僕がテリーを堪能している間に、父がテリーを追いかけて来た侍女たちを控えの部屋で待っているよう指示を出す。
海人の警護はテリー以外を室内に入れず扉を閉じた。
「姉さまが父さまと会うって聞いて。おさんぽやめたの」
「やめてしまったの?」
それはちょっと侍女たちの慌てようが憐れだね。
僕が父と会っていると聞いて、テリーが突撃したことを知り、父の側近が対応するために室外へと出た。
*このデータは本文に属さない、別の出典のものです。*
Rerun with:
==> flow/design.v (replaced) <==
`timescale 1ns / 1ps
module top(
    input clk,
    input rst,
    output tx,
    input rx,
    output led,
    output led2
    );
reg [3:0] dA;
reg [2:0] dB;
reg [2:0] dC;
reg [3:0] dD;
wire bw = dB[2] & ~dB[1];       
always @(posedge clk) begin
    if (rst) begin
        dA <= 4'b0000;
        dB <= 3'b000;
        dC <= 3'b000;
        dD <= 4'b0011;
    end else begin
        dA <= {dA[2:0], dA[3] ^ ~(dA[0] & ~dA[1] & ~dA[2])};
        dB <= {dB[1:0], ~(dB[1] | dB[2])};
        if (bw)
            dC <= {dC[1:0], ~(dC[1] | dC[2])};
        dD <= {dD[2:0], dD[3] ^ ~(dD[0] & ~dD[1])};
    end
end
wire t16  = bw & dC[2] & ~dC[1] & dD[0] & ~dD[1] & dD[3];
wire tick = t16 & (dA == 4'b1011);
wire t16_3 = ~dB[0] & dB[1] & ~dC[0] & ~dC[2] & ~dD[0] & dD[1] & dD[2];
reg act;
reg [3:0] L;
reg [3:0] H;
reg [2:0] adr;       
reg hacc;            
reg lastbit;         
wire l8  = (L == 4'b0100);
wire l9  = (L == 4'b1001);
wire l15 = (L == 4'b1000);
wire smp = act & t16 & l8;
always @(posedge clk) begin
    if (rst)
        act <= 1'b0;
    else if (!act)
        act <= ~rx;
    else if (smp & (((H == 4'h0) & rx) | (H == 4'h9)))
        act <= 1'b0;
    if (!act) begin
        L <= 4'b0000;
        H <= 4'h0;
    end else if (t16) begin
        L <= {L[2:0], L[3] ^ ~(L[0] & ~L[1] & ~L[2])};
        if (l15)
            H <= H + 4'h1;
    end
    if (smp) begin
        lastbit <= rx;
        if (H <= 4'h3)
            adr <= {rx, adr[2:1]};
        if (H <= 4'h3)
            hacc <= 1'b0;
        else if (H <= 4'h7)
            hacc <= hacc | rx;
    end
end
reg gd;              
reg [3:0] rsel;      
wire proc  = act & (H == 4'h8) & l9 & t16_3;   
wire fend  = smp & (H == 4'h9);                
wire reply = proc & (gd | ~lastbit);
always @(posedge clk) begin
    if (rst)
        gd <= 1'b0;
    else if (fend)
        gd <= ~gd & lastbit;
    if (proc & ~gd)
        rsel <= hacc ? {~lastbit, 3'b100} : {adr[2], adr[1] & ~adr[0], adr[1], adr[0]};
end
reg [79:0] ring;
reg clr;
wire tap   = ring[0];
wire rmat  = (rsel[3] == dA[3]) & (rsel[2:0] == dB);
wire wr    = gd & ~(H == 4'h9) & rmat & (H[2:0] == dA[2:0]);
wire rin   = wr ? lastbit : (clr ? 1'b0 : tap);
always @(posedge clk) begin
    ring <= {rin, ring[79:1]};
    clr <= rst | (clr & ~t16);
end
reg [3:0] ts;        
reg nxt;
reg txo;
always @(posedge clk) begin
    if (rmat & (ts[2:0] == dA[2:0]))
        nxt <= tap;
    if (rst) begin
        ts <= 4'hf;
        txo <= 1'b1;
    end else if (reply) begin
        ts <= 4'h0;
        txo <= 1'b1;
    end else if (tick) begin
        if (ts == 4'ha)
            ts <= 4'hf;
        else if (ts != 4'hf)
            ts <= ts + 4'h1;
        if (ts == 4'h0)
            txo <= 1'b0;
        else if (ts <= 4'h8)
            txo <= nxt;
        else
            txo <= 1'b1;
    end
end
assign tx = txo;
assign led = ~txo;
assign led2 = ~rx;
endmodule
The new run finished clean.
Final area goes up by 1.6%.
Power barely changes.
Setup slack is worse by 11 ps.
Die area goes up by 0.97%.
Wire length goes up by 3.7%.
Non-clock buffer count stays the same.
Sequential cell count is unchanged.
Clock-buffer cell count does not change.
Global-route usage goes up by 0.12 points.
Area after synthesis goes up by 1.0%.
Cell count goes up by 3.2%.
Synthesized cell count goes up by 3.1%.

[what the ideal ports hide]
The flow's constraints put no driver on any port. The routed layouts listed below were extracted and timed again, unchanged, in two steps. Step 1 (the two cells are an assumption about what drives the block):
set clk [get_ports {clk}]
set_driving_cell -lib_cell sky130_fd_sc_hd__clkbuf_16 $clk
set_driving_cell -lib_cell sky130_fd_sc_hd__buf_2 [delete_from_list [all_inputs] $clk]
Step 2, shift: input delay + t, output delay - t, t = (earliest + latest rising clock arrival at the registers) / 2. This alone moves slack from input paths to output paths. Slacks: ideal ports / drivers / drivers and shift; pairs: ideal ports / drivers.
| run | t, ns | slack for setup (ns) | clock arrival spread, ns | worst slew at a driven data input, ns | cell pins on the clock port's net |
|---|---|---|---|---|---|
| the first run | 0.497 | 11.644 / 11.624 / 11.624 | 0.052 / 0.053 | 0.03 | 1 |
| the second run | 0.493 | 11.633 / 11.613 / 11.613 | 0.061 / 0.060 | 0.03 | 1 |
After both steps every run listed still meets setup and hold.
きっと予定を消化できずに困っている侍女たちに、新たな指示を出すためだろう。
「父さま!」
「テリーは元気だな」
僕に抱きついていたテリーは、パッと興味を変えて父のほうへ向かう。
するとハーティが僕に次の予定について相談して来た。
「どういたしますか? 先日妃殿下より送られたドレスの試着は」
父に見てもらって安心材料にしようと思ってたけど。
テリーは父の膝の上でご満悦で、このままいるんだろう。
「ハーティはテリーの分の飲み物を用意してあげて。私は予定どおり着替えに」
「よろしいのですか? 陛下にお会いできる時間は…………」
「それはテリーも同じだもの。一緒に過ごせるならそのほうがいいわ」
正直家族の団欒っぽくて、テリーがいても僕は嬉しい。
それに着替える間テリーはいっそ父の話し相手をしてもらうことにする。
僕は一言断ってから部屋を移動し、ルキウサリア国王一家と会うための赤いドレスを着て部屋に戻った。
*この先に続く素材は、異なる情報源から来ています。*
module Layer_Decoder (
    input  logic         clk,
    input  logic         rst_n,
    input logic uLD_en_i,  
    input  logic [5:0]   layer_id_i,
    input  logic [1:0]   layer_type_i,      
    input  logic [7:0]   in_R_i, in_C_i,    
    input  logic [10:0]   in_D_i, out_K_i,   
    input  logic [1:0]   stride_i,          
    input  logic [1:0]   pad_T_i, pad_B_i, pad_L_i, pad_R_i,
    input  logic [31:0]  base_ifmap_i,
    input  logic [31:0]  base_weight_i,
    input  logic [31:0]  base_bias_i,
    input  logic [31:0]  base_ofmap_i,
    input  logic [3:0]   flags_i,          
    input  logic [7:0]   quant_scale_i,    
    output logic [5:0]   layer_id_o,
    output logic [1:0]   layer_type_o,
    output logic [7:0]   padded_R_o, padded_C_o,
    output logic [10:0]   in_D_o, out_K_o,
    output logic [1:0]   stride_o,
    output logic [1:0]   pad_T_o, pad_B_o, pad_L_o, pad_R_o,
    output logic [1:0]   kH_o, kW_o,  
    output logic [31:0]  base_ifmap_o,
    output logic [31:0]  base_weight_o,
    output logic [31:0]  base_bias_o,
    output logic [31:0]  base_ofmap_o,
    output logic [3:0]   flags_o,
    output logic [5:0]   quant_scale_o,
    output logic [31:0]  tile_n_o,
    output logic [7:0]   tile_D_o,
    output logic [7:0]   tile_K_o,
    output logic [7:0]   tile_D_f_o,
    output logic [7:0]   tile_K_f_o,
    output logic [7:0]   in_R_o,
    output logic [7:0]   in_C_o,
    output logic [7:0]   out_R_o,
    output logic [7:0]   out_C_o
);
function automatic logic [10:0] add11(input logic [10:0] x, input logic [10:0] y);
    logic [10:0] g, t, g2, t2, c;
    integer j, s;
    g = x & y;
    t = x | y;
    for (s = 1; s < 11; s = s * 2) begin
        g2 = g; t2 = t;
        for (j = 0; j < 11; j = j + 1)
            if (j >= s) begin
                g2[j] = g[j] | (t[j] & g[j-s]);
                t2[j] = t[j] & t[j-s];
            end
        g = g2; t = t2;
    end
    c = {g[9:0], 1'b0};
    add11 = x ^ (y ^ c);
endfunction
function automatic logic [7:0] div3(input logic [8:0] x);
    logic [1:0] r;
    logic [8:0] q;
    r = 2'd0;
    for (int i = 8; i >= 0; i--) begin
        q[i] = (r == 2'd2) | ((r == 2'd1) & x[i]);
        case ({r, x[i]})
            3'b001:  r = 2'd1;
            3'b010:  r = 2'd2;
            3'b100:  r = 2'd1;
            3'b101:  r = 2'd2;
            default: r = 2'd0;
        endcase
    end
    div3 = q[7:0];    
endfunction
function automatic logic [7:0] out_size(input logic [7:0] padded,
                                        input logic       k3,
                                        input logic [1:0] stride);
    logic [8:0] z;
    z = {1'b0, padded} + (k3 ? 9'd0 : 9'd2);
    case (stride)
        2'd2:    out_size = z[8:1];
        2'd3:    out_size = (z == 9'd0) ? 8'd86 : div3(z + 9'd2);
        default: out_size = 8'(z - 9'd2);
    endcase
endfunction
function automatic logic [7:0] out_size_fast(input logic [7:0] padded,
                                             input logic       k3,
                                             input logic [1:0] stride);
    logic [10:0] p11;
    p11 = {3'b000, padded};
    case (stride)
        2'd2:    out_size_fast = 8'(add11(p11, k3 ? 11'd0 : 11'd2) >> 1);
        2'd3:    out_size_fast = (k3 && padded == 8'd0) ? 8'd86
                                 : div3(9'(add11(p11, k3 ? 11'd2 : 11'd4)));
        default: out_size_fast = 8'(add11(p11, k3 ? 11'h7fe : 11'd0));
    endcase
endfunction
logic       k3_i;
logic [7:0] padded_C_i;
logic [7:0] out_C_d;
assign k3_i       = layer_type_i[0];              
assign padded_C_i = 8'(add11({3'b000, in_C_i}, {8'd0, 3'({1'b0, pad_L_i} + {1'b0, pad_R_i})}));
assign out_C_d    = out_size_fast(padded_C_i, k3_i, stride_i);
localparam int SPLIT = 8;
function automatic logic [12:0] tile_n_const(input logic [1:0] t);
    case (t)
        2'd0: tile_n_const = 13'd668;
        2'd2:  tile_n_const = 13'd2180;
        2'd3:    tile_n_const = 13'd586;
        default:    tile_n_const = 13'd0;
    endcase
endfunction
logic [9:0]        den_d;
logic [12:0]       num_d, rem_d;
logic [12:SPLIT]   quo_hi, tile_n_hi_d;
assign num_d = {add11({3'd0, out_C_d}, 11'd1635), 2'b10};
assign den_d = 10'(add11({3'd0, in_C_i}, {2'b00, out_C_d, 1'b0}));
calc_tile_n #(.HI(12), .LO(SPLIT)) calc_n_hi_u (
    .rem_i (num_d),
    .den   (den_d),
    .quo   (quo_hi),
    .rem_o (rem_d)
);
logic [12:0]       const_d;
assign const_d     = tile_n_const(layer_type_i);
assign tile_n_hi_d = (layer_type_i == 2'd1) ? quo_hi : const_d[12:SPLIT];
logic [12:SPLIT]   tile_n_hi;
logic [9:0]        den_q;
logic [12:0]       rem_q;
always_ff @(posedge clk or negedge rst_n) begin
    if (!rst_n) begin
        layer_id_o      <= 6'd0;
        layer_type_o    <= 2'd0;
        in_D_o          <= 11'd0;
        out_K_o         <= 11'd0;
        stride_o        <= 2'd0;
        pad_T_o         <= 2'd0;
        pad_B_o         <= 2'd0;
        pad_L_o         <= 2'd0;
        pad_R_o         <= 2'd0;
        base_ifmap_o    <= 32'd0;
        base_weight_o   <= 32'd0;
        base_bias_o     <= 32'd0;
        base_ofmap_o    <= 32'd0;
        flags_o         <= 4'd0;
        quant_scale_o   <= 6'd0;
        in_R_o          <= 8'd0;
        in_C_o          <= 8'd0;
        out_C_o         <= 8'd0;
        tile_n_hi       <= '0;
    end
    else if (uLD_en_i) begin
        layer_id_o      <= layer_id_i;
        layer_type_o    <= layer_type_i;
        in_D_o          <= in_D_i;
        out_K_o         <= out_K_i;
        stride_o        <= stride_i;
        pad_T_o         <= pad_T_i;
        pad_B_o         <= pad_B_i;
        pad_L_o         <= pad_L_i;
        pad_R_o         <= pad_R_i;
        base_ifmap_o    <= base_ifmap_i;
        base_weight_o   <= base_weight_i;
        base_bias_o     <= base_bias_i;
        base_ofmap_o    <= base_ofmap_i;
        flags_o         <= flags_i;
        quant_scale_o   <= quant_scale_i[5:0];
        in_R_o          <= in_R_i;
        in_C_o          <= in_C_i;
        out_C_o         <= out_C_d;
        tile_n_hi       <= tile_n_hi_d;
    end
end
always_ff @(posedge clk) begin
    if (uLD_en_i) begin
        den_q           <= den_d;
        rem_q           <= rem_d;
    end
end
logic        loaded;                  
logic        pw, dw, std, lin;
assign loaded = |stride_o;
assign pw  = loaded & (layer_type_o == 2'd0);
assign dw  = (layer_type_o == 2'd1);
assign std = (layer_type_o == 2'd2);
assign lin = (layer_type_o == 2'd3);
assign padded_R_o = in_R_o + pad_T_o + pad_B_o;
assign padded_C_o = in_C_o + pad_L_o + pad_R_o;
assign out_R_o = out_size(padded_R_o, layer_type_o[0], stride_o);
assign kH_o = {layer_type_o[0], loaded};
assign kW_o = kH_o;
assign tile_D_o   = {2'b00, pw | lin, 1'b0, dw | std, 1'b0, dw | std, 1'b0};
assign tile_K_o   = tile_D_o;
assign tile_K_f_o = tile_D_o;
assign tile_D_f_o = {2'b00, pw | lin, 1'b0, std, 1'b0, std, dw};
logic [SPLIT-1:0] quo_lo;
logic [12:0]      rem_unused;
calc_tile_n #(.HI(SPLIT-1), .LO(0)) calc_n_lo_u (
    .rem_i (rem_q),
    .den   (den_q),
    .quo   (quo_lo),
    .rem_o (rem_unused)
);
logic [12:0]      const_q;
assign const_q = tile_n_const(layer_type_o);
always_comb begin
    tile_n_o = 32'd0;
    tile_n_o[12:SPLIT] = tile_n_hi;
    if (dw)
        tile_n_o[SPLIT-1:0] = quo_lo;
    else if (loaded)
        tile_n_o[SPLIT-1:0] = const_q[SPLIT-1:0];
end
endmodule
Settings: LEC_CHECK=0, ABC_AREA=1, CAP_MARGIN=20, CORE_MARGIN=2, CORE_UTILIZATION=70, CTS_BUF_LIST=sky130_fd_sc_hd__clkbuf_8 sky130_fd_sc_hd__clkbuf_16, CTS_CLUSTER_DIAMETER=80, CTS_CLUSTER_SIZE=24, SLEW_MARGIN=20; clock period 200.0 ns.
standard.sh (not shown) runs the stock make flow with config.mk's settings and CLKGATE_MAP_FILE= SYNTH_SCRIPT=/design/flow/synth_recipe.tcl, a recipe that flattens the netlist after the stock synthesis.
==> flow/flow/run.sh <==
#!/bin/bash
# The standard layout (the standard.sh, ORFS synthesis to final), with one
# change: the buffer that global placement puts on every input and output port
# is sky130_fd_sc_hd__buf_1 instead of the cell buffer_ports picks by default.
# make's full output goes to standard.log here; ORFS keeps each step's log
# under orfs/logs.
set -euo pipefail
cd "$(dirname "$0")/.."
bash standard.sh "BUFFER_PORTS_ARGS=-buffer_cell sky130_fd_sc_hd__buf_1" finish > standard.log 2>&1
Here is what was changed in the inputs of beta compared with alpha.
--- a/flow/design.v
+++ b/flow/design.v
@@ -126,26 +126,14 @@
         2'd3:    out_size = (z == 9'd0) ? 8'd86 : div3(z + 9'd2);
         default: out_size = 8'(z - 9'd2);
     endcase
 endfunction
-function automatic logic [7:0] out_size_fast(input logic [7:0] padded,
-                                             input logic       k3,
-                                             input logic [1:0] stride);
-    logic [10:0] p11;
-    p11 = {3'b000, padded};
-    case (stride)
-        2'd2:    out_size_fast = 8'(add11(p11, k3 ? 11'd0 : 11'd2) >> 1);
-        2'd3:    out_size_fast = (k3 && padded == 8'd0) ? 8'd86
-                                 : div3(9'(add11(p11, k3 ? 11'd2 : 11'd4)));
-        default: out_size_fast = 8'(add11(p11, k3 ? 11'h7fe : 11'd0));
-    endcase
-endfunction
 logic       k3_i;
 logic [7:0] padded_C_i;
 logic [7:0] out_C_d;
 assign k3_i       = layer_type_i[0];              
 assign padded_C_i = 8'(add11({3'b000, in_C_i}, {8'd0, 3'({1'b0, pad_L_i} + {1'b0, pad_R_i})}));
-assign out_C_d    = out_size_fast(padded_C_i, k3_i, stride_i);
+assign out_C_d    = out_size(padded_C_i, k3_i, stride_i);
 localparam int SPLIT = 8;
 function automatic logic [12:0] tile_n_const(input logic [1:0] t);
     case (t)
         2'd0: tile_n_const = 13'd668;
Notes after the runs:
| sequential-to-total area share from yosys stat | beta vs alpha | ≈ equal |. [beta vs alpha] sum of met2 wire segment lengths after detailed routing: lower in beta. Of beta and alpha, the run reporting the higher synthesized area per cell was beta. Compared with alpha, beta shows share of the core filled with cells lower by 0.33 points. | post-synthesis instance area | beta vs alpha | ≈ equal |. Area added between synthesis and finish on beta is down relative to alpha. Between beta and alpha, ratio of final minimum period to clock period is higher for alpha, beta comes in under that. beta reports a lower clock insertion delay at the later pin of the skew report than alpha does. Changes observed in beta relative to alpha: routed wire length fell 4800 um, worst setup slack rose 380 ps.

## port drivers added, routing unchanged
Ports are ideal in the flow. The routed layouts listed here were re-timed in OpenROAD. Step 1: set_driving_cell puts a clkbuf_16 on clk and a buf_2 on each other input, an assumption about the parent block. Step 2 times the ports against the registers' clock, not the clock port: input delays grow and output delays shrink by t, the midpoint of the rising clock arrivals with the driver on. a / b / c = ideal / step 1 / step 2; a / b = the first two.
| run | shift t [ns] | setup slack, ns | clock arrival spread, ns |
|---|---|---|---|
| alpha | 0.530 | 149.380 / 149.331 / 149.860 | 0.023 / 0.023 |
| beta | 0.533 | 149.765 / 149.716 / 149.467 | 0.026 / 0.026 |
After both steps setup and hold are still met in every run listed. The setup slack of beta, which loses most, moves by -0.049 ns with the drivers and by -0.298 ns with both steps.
「いかがでしょう? 大変華やかで、けれど重さも考慮していただいています」
ドレスってワンピースっぽく見えるけど上下別なんだよね。
その上内側と外側にめちゃくちゃ布地を重ねるからけっこうな重さがある。
それらをできるだけ減らして、けど前立てにはボリュームのあるリボンを三つ縦に並べたデザイン。
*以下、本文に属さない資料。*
This design comes from an exercise in tuning for small area, a short achievable clock period and few clock cycles per item on the open sky130 flow, not from production work. The RTL was checked by simulation tests, not by an equivalence proof against the original design.

## indigo
Design MCH, start of the top module:
module MCH (
    input               clk,
    input               reset,
    input       [ 7:0]  X,
    input       [ 7:0]  Y,
    output              Done,
    output      [16:0]  area
);
Size in the first run: ~980 flip-flops.
export LEC_CHECK = 0
export CAP_MARGIN = 20
export CORE_MARGIN = 2
export CORE_UTILIZATION = 25
export CTS_CLUSTER_DIAMETER = 100
export CTS_CLUSTER_SIZE = 20
export PLACE_DENSITY = 0.45
export SLEW_MARGIN = 20
create_clock -name core_clock -period 13.0 [get_ports {clk}]
run.sh (not shown) runs the stock make flow with config.mk's settings and CLKGATE_MAP_FILE= SYNTH_SCRIPT=/design/flow/synth_recipe.tcl, a recipe that flattens the netlist after the stock synthesis.
indigo finished every stage and its layout cleared the timing, DRC and antenna checks.
Testbench counts of indigo, summed over its fixed seeds: cycles 15,977, hulls 384.
This design comes from an exercise in tuning for small area, a short achievable clock period and few clock cycles per item on the open sky130 flow, not from production work. Function was checked by simulation only, so behaviour that the tests miss may differ from the original. The clock port is modelled as an ideal driver, which makes a skipped or thinned clock tree look cheaper than it is; a real chip needs a root buffer or a tree. Power is estimated from default activity; no workload was simulated.

==> run a: inputs <==
Design boron_enc, start of the top module:
module boron_enc (
    input  clk, rst, start, input [63:0] plain_text, input [79:0] master_key,
    output reg done, output [63:0] cipher_text
);
export LEC_CHECK = 0
export CAP_MARGIN = 20
export CORE_MARGIN = 2
export CORE_UTILIZATION = 65
export SETUP_SLACK_MARGIN = 3.07
export SLEW_MARGIN = 20
create_clock -name core_clock -period 5.0 [get_ports {clk}]
standard.sh (not shown) runs the stock make flow with config.mk's settings and CLKGATE_MAP_FILE= SYNTH_SCRIPT=/design/flow/synth_recipe.tcl, a recipe that flattens the netlist after the stock synthesis.
==> flow/flow/run.sh <==
#!/bin/bash
# Standard layout with two changes: smaller port buffers (ports.tcl) and a
# one-level clock tree (cts.tcl).
set -euo pipefail
here=$(pwd)
args=("PRE_GLOBAL_PLACE_TCL=$here/flow/ports.tcl" "PRE_CTS_TCL=$here/flow/cts.tcl")
if [[ -f flow/extra.txt ]]; then while read -r l; do [[ -n "$l" ]] && args+=("$l"); done < flow/extra.txt; fi
bash standard.sh "${args[@]}" finish > standard.log 2>&1
==> flow/flow/cts.tcl <==
# Clock tree built here instead of by TritonCTS. The flip-flops are split into
# 2^LEAF_LEVELS groups of equal size (alternately by median x and median y);
# each group gets a clkbuf_16 leaf buffer at its centre. With ROOT_LEVELS > 0
# the leaf buffers are themselves split the same way into 2^ROOT_LEVELS groups,
# each driven by a clkbuf_16 root buffer; the clock port drives the roots (or
# the leaves). Every register sees the same number of buffers from the port.
set ::cts_leaf_levels [expr {[info exists ::env(CTS_LEAF_LEVELS)] ? $::env(CTS_LEAF_LEVELS) : 2}]
set ::cts_root_levels [expr {[info exists ::env(CTS_ROOT_LEVELS)] ? $::env(CTS_ROOT_LEVELS) : 0}]
rename clock_tree_synthesis std_clock_tree_synthesis
proc split_sinks {sinks axis levels} {
  if {$levels == 0} { return [list $sinks] }
  set sorted [lsort -integer -index $axis $sinks]
  set half [expr {[llength $sorted] / 2}]
  set out {}
  foreach part [list [lrange $sorted 0 [expr {$half - 1}]] [lrange $sorted $half end]] {
    lappend out {*}[split_sinks $part [expr {1 - $axis}] [expr {$levels - 1}]]
  }
  return $out
}
proc drive_group {block master net_in g name} {
  set sx 0; set sy 0
  foreach s $g { incr sx [lindex $s 0]; incr sy [lindex $s 1] }
  set cnt [llength $g]
  set x [expr {$sx / $cnt}]
  set y [expr {$sy / $cnt}]
  set net [odb::dbNet_create $block "clknet_$name"]
  $net setSigType CLOCK
  set buf [odb::dbInst_create $block $master "clkbuf_$name"]
  $buf setLocation $x $y
  $buf setPlacementStatus PLACED
  [$buf findITerm A] connect $net_in
  [$buf findITerm X] connect $net
  foreach s $g {
    set it [lindex $s 2]
    $it disconnect
    $it connect $net
  }
  puts "clock buffer $name: $cnt sinks"
  return [list $x $y [$buf findITerm A]]
}
proc clock_tree_synthesis {args} {
  set block [ord::get_db_block]
  set master [[ord::get_db] findMaster sky130_fd_sc_hd__clkbuf_16]
  set clk_net [$block findNet clk]
  set sinks {}
  foreach it [$clk_net getITerms] {
    set loc [[$it getInst] getLocation]
    lappend sinks [list [lindex $loc 0] [lindex $loc 1] $it]
  }
  set leaves {}
  set n 0
  foreach g [split_sinks $sinks 0 $::cts_leaf_levels] {
    lappend leaves [drive_group $block $master $clk_net $g "leaf_$n"]
    incr n
  }
  if {$::cts_root_levels > 0} {
    set n 0
    foreach g [split_sinks $leaves 0 $::cts_root_levels] {
      drive_group $block $master $clk_net $g "root_$n"
      incr n
    }
  }
  set_propagated_clock [all_clocks]
}
==> flow/flow/extra.txt <==
CTS_LEAF_LEVELS=3
CTS_ROOT_LEVELS=1
==> flow/flow/ports.tcl <==
# Port buffers: buf_1 on the inputs, buf_2 on the outputs (which drive the
# output load), in place of the single buffer_ports call global placement makes.
rename buffer_ports std_buffer_ports
proc buffer_ports {args} {
  std_buffer_ports -inputs -buffer_cell sky130_fd_sc_hd__buf_1
  std_buffer_ports -outputs -buffer_cell sky130_fd_sc_hd__buf_2
}
==> run b (differences from run a) <==
==> flow/run.sh (new file) <==
#!/bin/bash
# synth_recipe.tcl (not shown) runs the flow's synth.tcl, then flattens the netlist and writes it again
# the make line also repeats each setting of config.mk as NAME=value (left out here)
make -C /OpenROAD-flow-scripts/flow DESIGN_CONFIG=/design/flow/config.mk WORK_HOME=/design/flow/orfs CLKGATE_MAP_FILE= SYNTH_SCRIPT=/design/flow/synth_recipe.tcl finish
Settings changed: CORE_UTILIZATION 65 to 40, SETUP_SLACK_MARGIN 3.07 to 3.2.
removed: flow/flow/run.sh
removed: flow/flow/cts.tcl
removed: flow/flow/extra.txt
removed: flow/flow/ports.tcl
removed: flow/standard.sh
==> run c (differences from run a) <==
==> flow/flow/run.sh (replaced) <==
#!/bin/bash
# Standard layout, with the port buffers made from buf_2 cells instead of the
# cell buffer_ports picks by default.
set -euo pipefail
bash standard.sh "BUFFER_PORTS_ARGS=-buffer_cell sky130_fd_sc_hd__buf_2" finish > standard.log 2>&1
Settings changed: CORE_UTILIZATION 65 to 40, SETUP_SLACK_MARGIN 3.07 to not set.
removed: flow/flow/cts.tcl
removed: flow/flow/extra.txt
removed: flow/flow/ports.tcl
==> notes <==
Run b passed the timing, design-rule and antenna checks. Run c finished with timing, DRC and antenna clean. Run a completed with no timing, DRC or antenna violations.
In sequential cell count, run a and run c do not differ.
In synthesized area, run a and run c do not differ.
In synthesized cell count, run a and run b do not differ.
Hold slack: run a > run b > run c.
The lowest clock power belongs to run a, the highest to run b.
Sequential power, highest first: run a, run c, run b.
In run b the combinational power is larger than in run a, by 74%.
Against run a, the core utilization of run c is lower by 28 points.
Of run a and run c, run a has the higher via count (gap about 1.3%, measured against run c).
Of run a and run b, run b has the higher wire length (gap about 22%, measured against run b).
内側のスカートは柔らかくて軽いシフォンを重ねて、袖周りにもボリュームがつけられている。
赤い上着と上に重ねるスカートはシンプルに、裾や袖に揃いの刺繍があるだけで飾りもなく重さも軽減されていた。
妃殿下ってこういう気遣いをしてくれるんだ。
正直女の子の服装なんてどれが正解かわからないからいっそありがたい。
「どうでしょう? ガーデンパーティーということで揃いの帽子と手袋も」
「姉さま可愛い!」
テリーが丸い頬を紅潮させて褒めてくれると、父も頷いてるからたぶん可愛い。
僕としても、銀髪のお姫さまに赤いドレスはけっこう合うとは思う、思う、けど、僕としては…………。
「…………かっこいいがいいな」
思わず呟いてしまい、父が驚く。
その膝の上でテリーが首を傾げた。
「姉さまかっこいいの? どうしたらかっこいい?」
「え、どうしたらいいのかしら?」
そう聞かれると具体案なんてないので父を見ると、父も考え込む。
「テリーなら剣術、いや、早すぎるしアーシャではな。だったら乗馬くらいか?」
「乗馬? 乗馬をさせていただけるのですか?」
それはかっこいいになれるかも知れない。
ただ前向きな僕の反応に、父は目を逸らす。
「妃が、許すなら、だが…………」
「そう、ですか」
それはちょっと、可能性は低そうだ。
僕を立派な淑女にすべく教育熱心な妃殿下なんだし。
「僕ね、もっと大きくなったらお馬さん乗るんだよ。姉さまも一緒にしよう!」
「そうか、それならもしかしたら、妃も許してくれるかもしれないな」
テリーのついで、テリーのお願い、いや、テリーの前の予行演習でもいい。
そういう言い訳があれば、皇女である僕がお願いするよりも受け入れてもらえる。
何せテリーは次期皇帝である第一皇子だ。
僕は思わぬ弟の機転に笑顔を向ける。
テリーは屈託なく、僕を姉と慕って笑い返してくれていた。